In many respects, the election of Donald Trump and the coming to power of his style of governance seems new and unprecedented, a fundamental shift in the American political traditions. There are, of course, many causes for this tectonic transition, many of them relating to the last ten years or so of declining employment, growing inequality, and the descent of the Republican Party into permanent partisanship. As historians, however, we can’t help observing longer-term historical forces at play as well as the long reach of events from the past whose consequences still haunt American politics. While much of it is new, the roots of Trumpism run deep in American soil and in the fateful consequences of choices we did make.
To explain Trump, the most important of these events was the highly contested election of 1876 and the effects of the bargain between Democrats and Republicans, which momentarily settled a dangerous dispute following the Civil War while injecting a poisonous serum into the body of American politics. Like two of the last 4 presidential elections, the election of 1876 was uneven in its results. The Democratic candidate, Samuel Tilden received a majority of the popular vote, but Hayes, the Republican was granted victory in the Electoral College after considerable wrangling about disputed delegations from three former Confederate states. This was settled in a compromise: the GOP got the presidency because the Democratic Party engineered the collapse of Reconstruction in the South. As the republicans remained in charge of national politics, the South was consigned to a conservative project whose consequences have not died out and are still of great relevance to present day America.

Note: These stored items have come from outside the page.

$ cat src/source/lsu_defs.svh
/*
 * Width, depth and exception-code macros for the load/store unit.
 * Included by the package and by any RTL or testbench file that needs
 * a raw width or an exception code. Definitions only.
 */
`ifndef LSU_DEFS_SVH
`define LSU_DEFS_SVH

// ------------------------------------------------------------------------
// data path widths
// ------------------------------------------------------------------------
`define LSU_XLEN        32
`define LSU_TID_BITS    3
`define LSU_BE_BITS     4
// word address, byte offset bits stripped
`define LSU_WADDR_BITS  30

// request buffer entries
`define LSU_BUF_DEPTH   2

// ------------------------------------------------------------------------
// exception codes, RISC-V cause numbers
// ------------------------------------------------------------------------
`define LSU_EXC_BITS           4
`define LSU_EXC_NONE           4'd0
`define LSU_EXC_LD_MISALIGNED  4'd4
`define LSU_EXC_ST_MISALIGNED  4'd6

`endif

$ cat src/source/lsu_pkg.sv
/*
 * Shared types of the load/store unit: plain vector typedefs for the
 * widths that carry a meaning, the operation encoding and the states of
 * the memory handshake FSM. Referenced by scoped name only.
 */
`include "lsu_defs.svh"

package lsu_pkg;

    // --------------------------------------------------------------------
    // vector types
    // --------------------------------------------------------------------
    // data or byte address word
    typedef logic [`LSU_XLEN-1:0]       xlen_t;
    // scoreboard transaction id
    typedef logic [`LSU_TID_BITS-1:0]   tid_t;
    typedef logic [`LSU_BE_BITS-1:0]    be_t;
    // word address on the memory port
    typedef logic [`LSU_WADDR_BITS-1:0] waddr_t;
    typedef logic [`LSU_EXC_BITS-1:0]   exc_t;

    // --------------------------------------------------------------------
    // operation, fills all eight 3-bit codes
    // --------------------------------------------------------------------
    typedef enum logic [2:0] {
        LB,
        LBU,
        LH,
        LHU,
        LW,
        SB,
        SH,
        SW
    } lsu_op_e;

    // --------------------------------------------------------------------
    // memory FSM states
    // --------------------------------------------------------------------
    typedef enum logic [1:0] {
        IDLE,
        REQ,
        RELEASE,
        DONE
    } mem_state_e;

endpackage

$ cat src/source/lsu_agu.sv
/*
 * Address generation for a new request. Forms the byte address, the
 * byte enable for the access size, the lane-replicated store data and
 * the misalignment flag. Purely combinational, sits before the buffer.
 */
`timescale 1ns/100ps

module lsu_agu (
    input  lsu_pkg::lsu_op_e op_i,
    input  lsu_pkg::xlen_t   operand_a_i,
    input  lsu_pkg::xlen_t   imm_i,
    input  lsu_pkg::xlen_t   operand_b_i,
    output lsu_pkg::xlen_t   addr_o,
    output lsu_pkg::be_t     be_o,
    output lsu_pkg::xlen_t   wdata_o,
    output logic             misaligned_o
);

    // immediate arrives already sign-extended to full width
    assign addr_o = lsu_pkg::xlen_t'($signed(operand_a_i) + $signed(imm_i));

    // ------------------------------------------------------------------------
    // byte enable and store data by access size
    // ------------------------------------------------------------------------
    always_comb begin
        case (op_i)
            lsu_pkg::LB, lsu_pkg::LBU, lsu_pkg::SB: begin
                be_o    = lsu_pkg::be_t'(4'b0001 << addr_o[1:0]);
                wdata_o = {4{operand_b_i[7:0]}};
            end
            lsu_pkg::LH, lsu_pkg::LHU, lsu_pkg::SH: begin
                // upper or lower halfword, bit 0 ignored here
                be_o    = addr_o[1] ? 4'b1100 : 4'b0011;
                wdata_o = {2{operand_b_i[15:0]}};
            end
            default: begin
                be_o    = 4'b1111;
                wdata_o = operand_b_i;
            end
        endcase
    end

    // ------------------------------------------------------------------------
    // misalignment
    // ------------------------------------------------------------------------
    always_comb begin
        case (op_i)
            lsu_pkg::LH, lsu_pkg::LHU, lsu_pkg::SH: misaligned_o = addr_o[0];
            lsu_pkg::LW, lsu_pkg::SW:               misaligned_o = |addr_o[1:0];
            // bytes are always aligned
            default:                                misaligned_o = 1'b0;
        endcase
    end

endmodule

$ cat src/source/lsu_bypass.sv
/*
 * Two-entry request buffer between the AGU and the memory FSM.
 * An empty buffer shows the incoming request on the head outputs in the
 * same cycle. Requests wait here while the memory access is busy; the
 * issue side is ready only while the buffer is empty.
 */
`timescale 1ns/100ps
`include "lsu_defs.svh"

module lsu_bypass (
    input  logic             clk_i,
    input  logic             rst_ni,
    input  logic             push_i,
    input  lsu_pkg::lsu_op_e push_op_i,
    input  lsu_pkg::xlen_t   push_addr_i,
    input  lsu_pkg::be_t     push_be_i,
    input  lsu_pkg::xlen_t   push_wdata_i,
    input  lsu_pkg::tid_t    push_tid_i,
    input  logic             push_misaligned_i,
    input  logic             pop_i,
    output logic             head_valid_o,
    output lsu_pkg::lsu_op_e head_op_o,
    output lsu_pkg::xlen_t   head_addr_o,
    output lsu_pkg::be_t     head_be_o,
    output lsu_pkg::xlen_t   head_wdata_o,
    output lsu_pkg::tid_t    head_tid_o,
    output logic             head_misaligned_o,
    output logic             ready_o
);

    // entry storage
    lsu_pkg::lsu_op_e op_q         [`LSU_BUF_DEPTH];
    lsu_pkg::xlen_t   addr_q       [`LSU_BUF_DEPTH];
    lsu_pkg::be_t     be_q         [`LSU_BUF_DEPTH];
    lsu_pkg::xlen_t   wdata_q      [`LSU_BUF_DEPTH];
    lsu_pkg::tid_t    tid_q        [`LSU_BUF_DEPTH];
    logic             misaligned_q [`LSU_BUF_DEPTH];

    // one pointer bit covers two entries
    logic       wr_ptr_q;
    logic       rd_ptr_q;
    logic [1:0] count_q;
    logic       empty;
    logic       full;

    assign empty   = (count_q == 2'd0);
    assign full    = (count_q == 2'(`LSU_BUF_DEPTH));
    assign ready_o = empty;

    // ------------------------------------------------------------------------
    // pointers and occupancy
    // ------------------------------------------------------------------------
    always_ff @(posedge clk_i or negedge rst_ni) begin
        if (!rst_ni) begin
            wr_ptr_q <= 1'b0;
            rd_ptr_q <= 1'b0;
            count_q  <= 2'd0;
        end else begin
            if (push_i) begin
                wr_ptr_q <= wr_ptr_q + 1'b1;
            end
            if (pop_i) begin
                rd_ptr_q <= rd_ptr_q + 1'b1;
            end
            count_q <= count_q + 2'(push_i) - 2'(pop_i);
        end
    end

    always_ff @(posedge clk_i) begin
        if (push_i) begin
            op_q[wr_ptr_q]         <= push_op_i;
            addr_q[wr_ptr_q]       <= push_addr_i;
            be_q[wr_ptr_q]         <= push_be_i;
            wdata_q[wr_ptr_q]      <= push_wdata_i;
            tid_q[wr_ptr_q]        <= push_tid_i;
            misaligned_q[wr_ptr_q] <= push_misaligned_i;
        end
    end

    // ------------------------------------------------------------------------
    // head, pass-through when empty
    // ------------------------------------------------------------------------
    assign head_valid_o      = empty ? push_i            : 1'b1;
    assign head_op_o         = empty ? push_op_i         : op_q[rd_ptr_q];
    assign head_addr_o       = empty ? push_addr_i       : addr_q[rd_ptr_q];
    assign head_be_o         = empty ? push_be_i         : be_q[rd_ptr_q];
    assign head_wdata_o      = empty ? push_wdata_i      : wdata_q[rd_ptr_q];
    assign head_tid_o        = empty ? push_tid_i        : tid_q[rd_ptr_q];
    assign head_misaligned_o = empty ? push_misaligned_i : misaligned_q[rd_ptr_q];

    // issuer must respect ready_o
    a_no_push_full: assert property (@(posedge clk_i) disable iff (!rst_ni)
        !(push_i && full));
    // FSM pops only an entry it has been working on
    a_no_pop_empty: assert property (@(posedge clk_i) disable iff (!rst_ni)
        !(pop_i && empty));

endmodule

Since the Grant Administration, Federal troops had occupied several former Confederate States, enforcing, with varying degrees of energy, the political rights of former slaves. Washington’s commitment to safeguarding the rights of all its citizens was wildly unpopular among the Southern white population. Thus, the enjoyment of these rights by the newly liberated Southern masses was itself precarious. It was clear that if force were withdrawn, ex-slaves and free Blacks would quickly lose whatever political and economic progress they had made since the beginning of Reconstruction.

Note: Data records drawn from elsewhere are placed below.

## config.mk

```make
export PLATFORM = sky130hd
export DESIGN_NAME = flash_loader_top
export DESIGN_NICKNAME = d
export VERILOG_FILES = /design/src/design/flash_loader_pkg.sv /design/src/design/loader_regs.sv /design/src/design/segment_buffer.sv /design/src/design/flash_write_path.sv /design/src/design/loader_ctrl.sv /design/src/design/flash_loader_top.sv
export SDC_FILE = /design/constraint.sdc
export NUM_CORES = 1
export LEC_CHECK = 0
export ABC_AREA = 1
export BUFFER_PORTS_ARGS = -buffer_cell sky130_fd_sc_hd__buf_2
export CAP_MARGIN = 25
export CORE_MARGIN = 2
export CORE_UTILIZATION = 50
export DETAILED_ROUTE_END_ITERATION = 7
export PLACE_DENSITY = 0.62
export SYNTH_ARGS = -nofsm -noshare
export SYNTH_HDL_FRONTEND = slang
export SYNTH_HIERARCHICAL = 1
export SYNTH_SLANG_ARGS = --single-unit
```

## constraint.sdc

```tcl
create_clock -name clk -period 2.6 [get_ports clk]
set_clock_uncertainty 0.15 [all_clocks]
set_input_delay 0.39 -clock clk [delete_from_list [all_inputs] [get_ports clk]]
set_output_delay 0.39 -clock clk [all_outputs]
set_load 0.02 [all_outputs]
```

And that was the result of the bargain between Republicans and Democrats who sought to defuse a wrought political situation. In return for the presidency, Republicans agreed to withdraw Federal troops from ex-Confederate states. Very quickly the Reconstruction state governments fell, and new Black Codes in many respects reinstituted slave conditions. Formal segregation was instituted and eventually affirmed by the notorious Plessy v Ferguson case (1896) before the U.S. Supreme Court. The release of Federal troops from the occupation of the South made them available for a devastating war against independent Native American Nations in the West and their eventual confinement to reservations.

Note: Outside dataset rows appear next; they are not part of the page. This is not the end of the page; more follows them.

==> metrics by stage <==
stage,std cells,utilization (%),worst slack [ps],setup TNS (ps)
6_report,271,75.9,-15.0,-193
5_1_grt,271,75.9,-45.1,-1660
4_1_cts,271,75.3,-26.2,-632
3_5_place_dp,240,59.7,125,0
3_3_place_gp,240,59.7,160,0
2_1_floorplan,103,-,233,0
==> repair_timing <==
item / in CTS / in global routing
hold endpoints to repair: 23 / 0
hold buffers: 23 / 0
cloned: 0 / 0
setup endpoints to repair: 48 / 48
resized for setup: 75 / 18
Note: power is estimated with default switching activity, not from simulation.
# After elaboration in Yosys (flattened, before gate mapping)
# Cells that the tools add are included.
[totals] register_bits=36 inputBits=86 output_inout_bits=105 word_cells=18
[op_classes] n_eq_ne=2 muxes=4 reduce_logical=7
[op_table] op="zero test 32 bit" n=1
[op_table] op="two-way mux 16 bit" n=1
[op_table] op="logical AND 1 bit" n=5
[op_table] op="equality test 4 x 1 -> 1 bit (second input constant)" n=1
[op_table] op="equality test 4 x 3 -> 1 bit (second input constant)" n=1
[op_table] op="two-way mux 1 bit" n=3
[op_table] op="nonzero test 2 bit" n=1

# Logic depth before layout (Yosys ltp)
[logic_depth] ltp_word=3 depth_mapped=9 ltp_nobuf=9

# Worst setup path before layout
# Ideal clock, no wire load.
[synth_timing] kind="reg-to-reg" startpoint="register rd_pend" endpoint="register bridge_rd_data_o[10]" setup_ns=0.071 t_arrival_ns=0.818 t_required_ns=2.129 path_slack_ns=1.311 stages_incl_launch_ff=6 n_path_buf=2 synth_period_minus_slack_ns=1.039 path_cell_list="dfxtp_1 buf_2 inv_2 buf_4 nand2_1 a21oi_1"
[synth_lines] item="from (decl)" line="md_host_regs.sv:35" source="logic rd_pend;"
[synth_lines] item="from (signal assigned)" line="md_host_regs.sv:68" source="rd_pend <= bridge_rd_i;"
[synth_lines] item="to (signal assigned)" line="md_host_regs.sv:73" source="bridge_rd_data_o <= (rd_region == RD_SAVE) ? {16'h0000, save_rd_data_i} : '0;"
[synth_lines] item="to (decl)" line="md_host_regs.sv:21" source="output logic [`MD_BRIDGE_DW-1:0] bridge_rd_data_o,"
**src/include/md_core_defines.svh**
```systemverilog
/*
 * Mega Drive glue core constants
 * Bridge regions, on-chip memory sizes, bus widths and the
 * cartridge save window shared by RTL and testbench
 */
`ifndef MD_CORE_DEFINES_SVH
`define MD_CORE_DEFINES_SVH

////////////////////////////////////////
// Host bridge
////////////////////////////////////////

`define MD_BRIDGE_AW      32
`define MD_BRIDGE_DW      32

// Top address nibbles of the bridge regions
`define MD_ROM_REGION     4'h1
`define MD_SAVE_REGION    4'h6
`define MD_MULTITAP_ADDR  32'h0000_0000

////////////////////////////////////////
// Memories and cartridge bus
////////////////////////////////////////

// ROM in 32-bit entries, save RAM in 16-bit words
`define MD_ROM_AW         10
`define MD_SAVE_AW        10
`define MD_CART_AW        23

// Top three cartridge address bits that select save RAM
`define MD_SAVE_WINDOW    3'd1

// Controllers
`define MD_PLAYERS        4
`define MD_KEY_W          16

`endif
```
**src/verilog/md_core_pkg.sv**
```systemverilog
/*
 * Mega Drive glue core types
 * Bus structs, state and resolution enums and the colour level table
 */
`default_nettype none

`include "md_core_defines.svh"

package md_core_pkg;

    // One Genesis pad, a set bit means pressed
    typedef struct packed {
        logic z;
        logic y;
        logic x;
        logic mode;
        logic start;
        logic b;
        logic c;
        logic a;
        logic up;
        logic down;
        logic left;
        logic right;
    } md_pad_t;

    typedef struct packed {
        logic [`MD_CART_AW-1:0] addr;
        logic                   we;
        logic                   ube;
        logic                   lbe;
        logic [15:0]            wdata;
    } md_cart_cmd_t;

    // Save RAM access from the bridge side
    typedef struct packed {
        logic                   wr;
        logic                   rd;
        logic [`MD_SAVE_AW-1:0] addr;
        logic [15:0]            data;
    } md_save_cmd_t;

    typedef struct packed {
        logic                   wr;
        logic [`MD_ROM_AW-1:0]  addr;
        logic [31:0]            data;
    } md_rom_cmd_t;

    typedef enum logic [1:0] {
        RES_256X224,
        RES_320X224,
        RES_256X240,
        RES_320X240
    } md_res_e;

    typedef struct packed {
        logic        pix_ce;
        logic [3:0]  r;
        logic [3:0]  g;
        logic [3:0]  b;
        logic        hsync;
        logic        vsync;
        logic        hblank;
        logic        vblank;
        md_res_e     res;
    } md_vdp_pix_t;

    typedef struct packed {
        logic [23:0] rgb;
        logic        de;
        logic        hs;
        logic        vs;
    } md_video_t;

    typedef enum logic [1:0] {
        CART_IDLE,
        CART_ACCESS,
        CART_DONE
    } md_cart_state_e;

    // 4-bit console level to 8-bit scaler level
    localparam logic [7:0] md_color_levels [16] = '{
        8'd0,   8'd27,  8'd49,  8'd71,
        8'd87,  8'd103, 8'd119, 8'd130,
        8'd146, 8'd157, 8'd174, 8'd190,
        8'd206, 8'd228, 8'd255, 8'd255
    };

endpackage

`default_nettype wire

```
**src/verilog/md_video_out.sv**
```systemverilog
/*
 * Video output formatting
 * Console pixel stream to scaler format with colour expansion,
 * sync edge pulses, per-line vblank and the blanking mode word
 */
`timescale 1ns/1ps
`default_nettype none

module md_video_out (
    input  wire                          clk_74a,
    input  wire                          reset_n,
    input  wire  md_core_pkg::md_vdp_pix_t  pix_i,
    output md_core_pkg::md_video_t       video_o
);

    logic        hsync_prev;
    logic        vsync_prev;
    logic        vblank_line;
    logic        hs_rise;
    logic        vs_rise;
    logic        active;
    logic        de_q;
    logic        hs_q;
    logic        vs_q;
    logic [23:0] rgb_q;

    // Edges judged against the previous enabled pixel
    assign hs_rise = pix_i.hsync && !hsync_prev;
    assign vs_rise = pix_i.vsync && !vsync_prev;
    assign active  = !(pix_i.hblank || vblank_line);

    ////////////////////////////////////////
    // Sync and enable
    ////////////////////////////////////////

    always_ff @(posedge clk_74a) begin
        if (!reset_n) begin
            hsync_prev  <= 1'b0;
            vsync_prev  <= 1'b0;
            vblank_line <= 1'b0;
            de_q        <= 1'b0;
            hs_q        <= 1'b0;
            vs_q        <= 1'b0;
        end else if (pix_i.pix_ce) begin
            hsync_prev <= pix_i.hsync;
            vsync_prev <= pix_i.vsync;
            hs_q       <= hs_rise;
            vs_q       <= vs_rise;
            de_q       <= active;
            // Whole line follows vblank as seen at its hsync
            if (hs_rise) begin
                vblank_line <= pix_i.vblank;
            end
        end
    end

    ////////////////////////////////////////
    // Colour and mode word
    ////////////////////////////////////////

    always_ff @(posedge clk_74a) begin
        if (pix_i.pix_ce) begin
            if (active) begin
                rgb_q <= {md_core_pkg::md_color_levels[pix_i.r],
                          md_core_pkg::md_color_levels[pix_i.g],
                          md_core_pkg::md_color_levels[pix_i.b]};
            end else begin
                // Scaler slot index in the upper 11 bits
                rgb_q <= {9'd0, pix_i.res, 13'd0};
            end
        end
    end

    assign video_o.rgb = rgb_q;
    assign video_o.de  = de_q;
    assign video_o.hs  = hs_q;
    assign video_o.vs  = vs_q;

endmodule

`default_nettype wire

```
**config.mk**
```make
export PLATFORM = sky130hd
export DESIGN_NAME = md_video_out
export DESIGN_NICKNAME = d
export VERILOG_FILES = /design/src/verilog/md_core_pkg.sv /design/src/verilog/md_video_out.sv
export VERILOG_INCLUDE_DIRS = /design/src /design/src/include
export SDC_FILE = /design/constraint.sdc
export NUM_CORES = 1
export LEC_CHECK = 0
export BUFFER_PORTS_ARGS = -buffer_cell sky130_fd_sc_hd__buf_2
export CAP_MARGIN = 25
export CELL_PAD_IN_SITES_DETAIL_PLACEMENT = 1
export CELL_PAD_IN_SITES_GLOBAL_PLACEMENT = 1
export CORE_MARGIN = 8
export CORE_UTILIZATION = 35
export DETAILED_ROUTE_END_ITERATION = 8
export PLACE_DENSITY_LB_ADDON = 0.05
export SETUP_SLACK_MARGIN = 0.1
export SYNTH_ARGS = -nofsm -noshare
export SYNTH_HDL_FRONTEND = slang
export SYNTH_SLANG_ARGS = --single-unit
```
**constraint.sdc**
```tcl
create_clock -name clk_74a -period 1.6 [get_ports clk_74a]
set_input_delay 0 -clock clk_74a [delete_from_list [all_inputs] [get_ports clk_74a]]
set_output_delay 0 -clock clk_74a [all_outputs]
set_load 0.005 [all_outputs]
```
; ---- Yosys cells after proc, flatten, opt, wreduce, memory -nomap -nowiden
; Memories as Yosys holds them, arrays and structs flattened. A register that Yosys moved wholly into a read port is not among the register bits.
; Index checks and enable logic that the tools add are counted.
[word_totals]
regBits = 30
romBits = 384
input_bits = 21
output_inout_bits = 27
elab_cells = 31
memories = 3
[mem_list]
columns = memory, depth, word_bits, read_ports, rd_clocked_by_memory_dff, write_ports, line
row1 = (no name shown), 16, 8, 1, 0, 0, md_video_out.sv:66  ; md_core_pkg::md_color_levels[pix_i.b]};
row2 = (no name shown), 16, 8, 1, 0, 0, md_video_out.sv:65  ; md_core_pkg::md_color_levels[pix_i.g],
row3 = (no name shown), 16, 8, 1, 1, 0, md_video_out.sv:64  ; rgb_q <= {md_core_pkg::md_color_levels[pix_i.r],
[op_classes]
order_cmp = 3
muxes = 7
bitwise_logic = 3
n_reduce_logical = 7
[op_table]
columns = operator, n
row1 = $mux W8, 6
row2 = $ge A5 B5 Y1 const B, 3
row3 = $mux W15, 1
row4 = $not A4 Y5, 3
row5 = $logic_not A1 Y1, 3
row6 = $logic_and A1 B1 Y1, 2
row7 = $reduce_and A2 Y1, 1
row8 = $logic_or A1 B1 Y1, 1

; ---- Longest topological paths before layout
[depth]
ltp_word = 5
mapped_depth = 5
depth_no_buf = 5

; ---- Worst setup path before layout
; OpenSTA, ideal clock, no wires.
[synth_timing]
path_type = input-to-reg
startpoint = input port pix_i[10] (netlist name)
endpoint = register rgb_q[13], data pin
setup_ns = 0.260
t_arrival_ns = 1.028
required_time_ns = 1.340
path_slack_ns = 0.312
stages = 4
n_path_buf = 0
path_cell_list = inv_1 -> ha_1 -> mux4_2 -> mux2_4
[synth_between]
elab_chain_cells = 5
[synth_rtl]
columns = element, line
row1 = "start, declared", md_video_out.sv:12  ; input wire md_core_pkg::md_vdp_pix_t pix_i,
row2 = $not A4 Y5 (implied by the code), md_video_out.sv:65
row3 = $mem_v2 Z16 W8, --
row4 = $mux W8 (implied by the code) (2 in series), md_video_out.sv:65
row5 = $mux W15, md_video_out.sv:63  ; if (active) begin
row6 = "end signal, assigned", md_video_out.sv:64
row7 = "end signal, assigned", md_video_out.sv:69  ; rgb_q <= {9'd0, pix_i.res, 13'd0};
row8 = "end, declared", md_video_out.sv:25  ; logic [23:0] rgb_q;
; Every way passes these cells. The select of a mux whose other input is x is not followed.
; A chain may end at the register's enable or synchronous reset.

; ---- Worst setup path in the final report
; Ends and elaborated chain as after synthesis.

==> metrics.md <==
| Metric | Value |
|---|---|
| DRT Pass-1 Iters | 4 |
| Fraction of layout cells with a size suffix above 1 | between 20 and 30% |
| Commonest cells in the netlist | edfxtp_1, ha_1, a21oi_1, inv_1, nor2_1 |
| Die Ht | 88.3 µm |
| Worst-margin pin slew | between 0.3 and 0.4 ns |
| Final setup margin | about 0.33 ns |
| Final critical-path share of the clock period | roughly four fifths |
| Post-CTS sizing | 0 |
| Antenna fix cells | 0 |
| DR vias | between 1000 and 1500 |
| Adder-cell share of the synthesized area | 14.4% |
| H-tree depth | 2 |
| Synthesized flop and latch total | 30 |
| Max IR drop VDD | roughly 0.00032 V |
| Max Clk Rate | 0.787 GHz |
| Die Span X | 88.3 µm |
| Global-route usage over all layers | between 10% and 20% |
| Skew final | 0.00343 ns |
| Num CTS Buffers | 5 |
| Port bufs | 47 |
| DR vias/cell | about 4.8 |
| Worst-skew pair later-pin latency | about 0.28 ns |
| Simple-gate share of the synthesized area | about 13% |
| Worst setup SP type | primary input |
| FILL cells | 612 |
| Clk buf depth | 2 |
| Layout Nets | roughly 260 |
| Syn Nets | 211 |
| Post-Place Cells | 276 |
| Final count of pins violating max slew | 0 |
| Clock root cell | clkbuf_8 |
| Largest net degree at the start of global routing | 24 |
| Fin crit period | ~1.3 ns |
| Most numerous cell in the Yosys netlist | edfxtp_1 |
| Largest area contributor in the netlist | edfxtp_1 |
| Final setup fails | 0 |
| Design area | about 0.0022 mm² |
| CORE AREA | 0.00507 mm² |
| RSZ-0062 raised after global routing | no |
| Worst R2R Start | vblank_line |
| CP bufs+invs | 2 |
| Syn-to-layout area delta | 20.6% |
| Vias in the first global route | ~1400 |
| Final core utilization | 43.5% |
| Slew HR | around 80% |
| HP Start | reset_n |
| # Post-CTS Setup Buffers | 0 |
| Post-synthesis sequential area ratio | a little under half |
| Delay-heaviest family, CP | multiplexers |
| Slowest stage cell on the critical path | mux4_2 |
| Initial Util | between 30% and 40% |
| Antenna violations before repair | 0 |
| CTS tree | done |
| Post-synth top area share | 39.4% |
| Post-CTS Hold Buffers | 0 |
| Post-synthesis mux area share | 5.47% |
| Post-Synth XOR/XNOR Area | 0% |
| Fin cells | around 280 |
| Synth Area in Compound Gates | about 15% |
| Ports | between 40 and 50 |
| Status | finished, final reports clean |
| Worst hold path type | in2reg |
| Synth unique cells | 29 |
| Post-route ant nets | 0 |
| First-pass GRT wire length | 6.61 mm |
| Worst-path clk slew | 0.06 ns |
| Mapped cell area | 0.00183 mm² |
| Post-synth ARST share | 0% |
| Final hold violations | 0 |
| Data arrival at the endpoint of the critical path | roughly 1.3 ns |
| Setup Total Neg Slack | 0 ns |
| Detailed placement HPWL | 3.22 mm |
| RePlAce Congestion | around 0.76 |
| Largest family of logic cells by synthesized area | compound AO/OA/AOI/OAI gates |
| Max-Cap Viols | 0 |
| CP peak stage delay | ~0.46 ns |
| Main synth FF type | edfxtp_1 |
| CP endpoint kind | flip-flop |
| Number of flops mapped to enable cells by yosys | 24 |
| Footprint of the multi-input gates | between 800 and 900 µm² |
| Average size of a mapped cell | between 10 and 15 µm² |
| Synth warnings | 0 |
| Grt ovf | 0 |
| Die footprint | between 0.007 and 0.008 mm² |
| Syn Inst Count | between 150 and 200 |
| Crit path launch | pix_i[10] |
| Area post-placement | 0.00211 mm² |
| LEAKAGE | approximately 0.98 nW |
| Cell Pwr Density | ~870 mW/mm² |
| Post-place setup slack | ~0.022 ns |
| Crit Path Class | in2reg |
| Drt initial violations | 16 |
| Core Rows | 26 |
| Post-route DRC | 0 |
| CP Max Fanout | 7 |
| Worst EP required | roughly 1.6 ns |
| Register area | between 800 and 900 µm² |
| Num Clock Sinks | 30 |
| WL final | 4.10 mm |
| Crit-path cells | buf_2 -> inv_1 -> ha_1 -> mux4_2 -> mux2_4 |
| Top post-synthesis cells by area | edfxtp_1, ha_1, dfxtp_1, a21oi_1, o211ai_1 |
| Routed len/inst | between 10 and 15 µm |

The long-term result of this bargain created the politically conservative “solid South,” run by state oligarchies of large agricultural and later, manufacturing interests who benefitted immensely from maintaining low wages and even lower educational standards for the general black and white population. Political rights for both poor white and black populations were limited or not existent. Despite efforts by the Populists in the 1890s and some variations throughout the next 100 years, the ex-Confederate South has remained the home of reaction, first as a bloc in the Democratic Party and now in the Republican Party.
The 1876 compromise turned out to be the real American cancer. It has spread throughout American history and defined American politics. By 1968, when Richard M. Nixon developed the “Southern strategy,” the 1876 compromise had long since given birth to an entrenched American political system based on race and sectionalism. This political system has been so constant that it seems as natural as the geography of North America. Thus history has become nature, and often goes unnoticed. Donald Trump has been able to benefit from the century-old inheritance of 1876, and win the Presidency, while making a case for the novelty of his goals. He succeeded in attracting a substantial portion of the Northern white working class vote into his column, but he could not have won without the almost solid South. In fact, the candidate that is supposed to drain the swamp and wreck and destroy the established political order, based his campaign on the sturdiest and oldest pillar of that very order: “fake new,” if not “fake news.”